ASSIGNMENT -
Whenever a line below mentions the word "global", that line should be copied.
● ● ●
This is an optimization exercise on Yosys and OpenROAD, whose aim is a short achievable clock period and few clock cycles, not a production implementation. Function was checked by simulation only, so behaviour that the tests miss may differ from the original.

==> flow/design.v (excerpt) <==
module cpuTop (
	input  logic ldSig,
	input  logic resetN,
	input  logic run,
	input  logic progWe,
	input  logic [5:0] progAddr,
	input  logic [15:0] progData,
	output logic [15:0] pc,
	output logic memWe,
	output logic [5:0] memAddr,
	output logic [15:0] memWdata,
	output logic [3:0] flags  
);
clock: 11.0 ns
lec_check: 0
abc_clock_period_in_ps: 3000
cap_margin: 20
core_margin: 2
core_utilization: 40
slew_margin: 20
tns_end_percent: 100
standard.sh (not shown) runs the stock make flow with config.mk's settings and CLKGATE_MAP_FILE= SYNTH_SCRIPT=/design/flow/synth_recipe.tcl, a recipe that flattens the netlist after the stock synthesis.
==> flow/flow/run.sh <==
#!/bin/bash
set -euo pipefail
here=$(pwd)
bash standard.sh SETUP_SLACK_MARGIN=7 'PLACE_PINS_ARGS=-group_pins {run memWe}' \
  "PRE_DETAIL_PLACE_TCL=$here/flow/pin_cells.tcl" finish > flow_make.log 2>&1
==> flow/flow/pin_cells.tcl <==
# Before detailed placement: move the cells of the combinational run -> memWe
# path (run's input buffer, the and gate, memWe's output buffer) next to the
# two pins, which io placement put side by side. detailed_placement then
# legalizes them. Nothing else changes.
set pc_block [ord::get_db_block]

proc pc_driver {net} {
  foreach it [$net getITerms] {
    if {[$it isOutputSignal]} { return [$it getInst] }
  }
  return ""
}

proc pc_pin_spot {name} {
  # the pin's centre, and a point 4 um inside the core from it
  set bt [$::pc_block findBTerm $name]
  set bb [$bt getBBox]
  set x [expr {([$bb xMin] + [$bb xMax]) / 2}]
  set y [expr {([$bb yMin] + [$bb yMax]) / 2}]
  set core [$::pc_block getCoreArea]
  set in [expr {4000}]
  set cx [expr {max([$core xMin] + $in, min($x, [$core xMax] - $in))}]
  set cy [expr {max([$core yMin] + $in, min($y, [$core yMax] - $in))}]
  return [list $cx $cy]
}

set pc_we_net [[$pc_block findBTerm memWe] getNet]
set pc_obuf [pc_driver $pc_we_net]
set pc_and ""
foreach it [$pc_obuf getITerms] {
  if {[$it isInputSignal] && [$it getNet] ne "NULL"} { set pc_and [pc_driver [$it getNet]] }
}
set pc_run_net [[$pc_block findBTerm run] getNet]
set pc_ibufs {}
foreach it [$pc_run_net getITerms] { lappend pc_ibufs [$it getInst] }

lassign [pc_pin_spot memWe] wx wy
lassign [pc_pin_spot run] rx ry
puts "pin_cells: memWe spot $wx $wy, run spot $rx $ry"
set moves [list $pc_obuf $wx $wy]
if {$pc_and ne ""} {
  lappend moves $pc_and [expr {($wx + $rx) / 2}] [expr {($wy + $ry) / 2 + 0}]
}
foreach ib $pc_ibufs { lappend moves $ib $rx $ry }
foreach {inst x y} $moves {
  if {[$inst isFixed]} { continue }
  puts "pin_cells: [$inst getName] ([[$inst getMaster] getName]) from [$inst getLocation] to $x $y"
  $inst setLocation [expr {int($x)}] [expr {int($y)}]
  $inst setPlacementStatus PLACED
}
The starting point failed in detailed placement (3_5_place_dp).
Testbench counts at the start, summed over its fixed seeds: cycles 52,802.
==> next run, changes <==
==> flow/flow/run.sh (replaced) <==
#!/bin/bash
set -euo pipefail
bash standard.sh SETUP_SLACK_MARGIN=7 'PLACE_PINS_ARGS=-group_pins {run memWe}' finish > flow_make.log 2>&1
removed: flow/flow/pin_cells.tcl
Now the flow produced a clean layout; synthesized cell count is unchanged; synthesized area does not change.
==> next run, changes <==
==> flow/flow/run.sh (replaced) <==
#!/bin/bash
set -euo pipefail
here=$(pwd)
bash standard.sh SETUP_SLACK_MARGIN=7 'PLACE_PINS_ARGS=-group_pins {run memWe}' \
  "PRE_DETAIL_PLACE_TCL=$here/flow/pin_cells.tcl" finish > flow_make.log 2>&1
==> flow/flow/pin_cells.tcl (new file) <==
# Before detailed placement: move the cells of the combinational run -> memWe
# path (run's input buffer, the and gate, memWe's output buffer) next to the
# two pins, which io placement put side by side. detailed_placement then
# legalizes them. Nothing else changes.
set ::pc_block [ord::get_db_block]

proc pc_driver {net} {
  foreach it [$net getITerms] {
    if {[$it isOutputSignal]} { return [$it getInst] }
  }
  return ""
}

proc pc_pin_spot {name} {
  # the pin's centre, and a point 4 um inside the core from it
  set bt [$::pc_block findBTerm $name]
  set bb [$bt getBBox]
  set x [expr {([$bb xMin] + [$bb xMax]) / 2}]
  set y [expr {([$bb yMin] + [$bb yMax]) / 2}]
  set core [$::pc_block getCoreArea]
  set in [expr {4000}]
  set cx [expr {max([$core xMin] + $in, min($x, [$core xMax] - $in))}]
  set cy [expr {max([$core yMin] + $in, min($y, [$core yMax] - $in))}]
  return [list $cx $cy]
}

set pc_we_net [[$::pc_block findBTerm memWe] getNet]
set pc_obuf [pc_driver $pc_we_net]
set pc_and ""
foreach it [$pc_obuf getITerms] {
  if {[$it isInputSignal] && [$it getNet] ne "NULL"} { set pc_and [pc_driver [$it getNet]] }
}
set pc_run_net [[$::pc_block findBTerm run] getNet]
set pc_ibufs {}
foreach it [$pc_run_net getITerms] { lappend pc_ibufs [$it getInst] }

lassign [pc_pin_spot memWe] wx wy
lassign [pc_pin_spot run] rx ry
puts "pin_cells: memWe spot $wx $wy, run spot $rx $ry"
set moves [list $pc_obuf $wx $wy]
if {$pc_and ne ""} {
  lappend moves $pc_and [expr {($wx + $rx) / 2}] [expr {($wy + $ry) / 2 + 0}]
}
foreach ib $pc_ibufs { lappend moves $ib $rx $ry }
foreach {inst x y} $moves {
  if {[$inst isFixed]} { continue }
  puts "pin_cells: [$inst getName] ([[$inst getMaster] getName]) from [$inst getLocation] to $x $y"
  $inst setLocation [expr {int($x)}] [expr {int($y)}]
  $inst setPlacementStatus PLACED
}
After rerunning: Setup slack improves by 0.052 ns; global-route usage goes down by 0.38 points; wire length hardly moves; via count goes down by about 0.4%; maximum frequency goes up by about 1.1%; first-iteration DRC count goes down by 5.1%.

========
job 101:
Another version of the RTL of cpuTop (not shown whole).
Size in the first run: ~6600 cells after synthesis, roughly 2300 flip-flops, ~69 I/O pins, roughly 110000 sq um of cells after synthesis.
// cpuTop
module cpuTop (
	input  logic ldSig,
	input  logic resetN,
	input  logic run,
	input  logic progWe,
	input  logic [5:0] progAddr,
	input  logic [15:0] progData,
	output logic [15:0] pc,
	output logic memWe,
	output logic [5:0] memAddr,
	output logic [15:0] memWdata,
	output logic [3:0] flags  
);
export LEC_CHECK = 0
export ABC_CLOCK_PERIOD_IN_PS = 3000
export CAP_MARGIN = 20
export CORE_MARGIN = 2
export CORE_UTILIZATION = 40
export SETUP_SLACK_MARGIN = 5
export SLEW_MARGIN = 20
export TNS_END_PERCENT = 100
create_clock -name core_clock -period 11.0 [get_ports {ldSig}]
run.sh (not shown) runs the stock make flow with config.mk's settings and CLKGATE_MAP_FILE= SYNTH_SCRIPT=/design/flow/synth_recipe.tcl, a recipe that flattens the netlist after the stock synthesis.
Stock flow here: none of the scripts above is used.
Job 101: PASS, flow complete, no timing, DRC or antenna violations
Testbench counts of job 101, summed over its fixed seeds: cycles 52,802.
--- input diff job 101..job 103 ---
# job 101
export LEC_CHECK = 0
export ABC_CLOCK_PERIOD_IN_PS = 3000
export CAP_MARGIN = 20
export CORE_MARGIN = 2
export CORE_UTILIZATION = 40
export SETUP_SLACK_MARGIN = 5
export SLEW_MARGIN = 20
export TNS_END_PERCENT = 100
create_clock -name core_clock -period 11.0 [get_ports {ldSig}]
# job 103
export LEC_CHECK = 0
export ABC_CLOCK_PERIOD_IN_PS = 3000
export CAP_MARGIN = 20
export CORE_MARGIN = 2
export CORE_UTILIZATION = 40
export SLEW_MARGIN = 20
export TNS_END_PERCENT = 100
create_clock -name core_clock -period 11.0 [get_ports {ldSig}]
==> flow/flow/run.sh (new file) <==
#!/bin/bash
set -euo pipefail
bash standard.sh SETUP_SLACK_MARGIN=6.5 finish > flow_make.log 2>&1
==> flow/standard.sh (new file) <==
#!/bin/bash
# synth_recipe.tcl (not shown) runs the flow's synth.tcl, then flattens the netlist and writes it again
# the make line also repeats each setting of config.mk as NAME=value (left out here)
make -C /OpenROAD-flow-scripts/flow DESIGN_CONFIG=/design/flow/config.mk WORK_HOME=/design/flow/orfs CLKGATE_MAP_FILE= SYNTH_SCRIPT=/design/flow/synth_recipe.tcl "${@:-finish}"
removed: flow/run.sh
==> notes.md <==
- Comparing job 101 against job 103, there is no change at all in area share of xor/xnor cells in the synthesized design.
- Summary — area growth from synthesis to layout, job 103 relative to job 101: higher, by 1.6 points.
- met3 layer usage reported by global route up 0.50 points in job 103 wrt job 101
- Relative to job 101, via count of the first global-routing pass has gone up in job 103.

separate check: timing with driven ports:
No port has a modelled driver above. Below, the same layouts with a new extraction and two added sets of constraints.
Step 1, drivers: a clkbuf_16 drives ldSig and a buf_2 each remaining input, both assumed.
Step 2, shift: input delay + t, output delay - t, t = (earliest + latest rising clock arrival at the registers) / 2. This alone moves slack from input paths to output paths.
Three values: ideal ports, drivers, drivers and shift; two values: the first two.
| run | t, ns | setup slack, ns | hold WS [ns] | latest minus earliest clock arrival (ns) | cell pins on the clock port's net |
|---|---|---|---|---|---|
| the second run of note 1 | 0.978 | 6.213 / 6.102 / 5.781 | 0.489 / 0.489 / 0.489 | 0.126 / 0.126 | 1 |
| the third run of note 1 | 0.983 | 6.265 / 6.219 / 5.677 | 0.489 / 0.489 / 0.489 | 0.119 / 0.120 | 1 |
| job 101 | 0.962 | 5.024 / 4.859 / 4.397 | 0.522 / 0.522 / 0.522 | 0.123 / 0.122 | 1 |
| job 103 | 0.962 | 6.169 / 5.861 / 5.372 | 0.513 / 0.513 / 0.513 | 0.117 / 0.117 | 1 |
After both steps every run listed still meets setup and hold. The setup slack of job 103, which loses most, moves by -0.308 ns with the drivers and by -0.797 ns with both steps.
● ● ●
YOUR RESPONSE -
After rerunning: Setup slack improves by 0.052 ns; global-route usage goes down by 0.38 points; wire length hardly moves; via count goes down by about 0.4%; maximum frequency goes up by about 1.1%; first-iteration DRC count goes down by 5.1%.
- met3 layer usage reported by global route up 0.50 points in job 103 wrt job 101
- Relative to job 101, via count of the first global-routing pass has gone up in job 103.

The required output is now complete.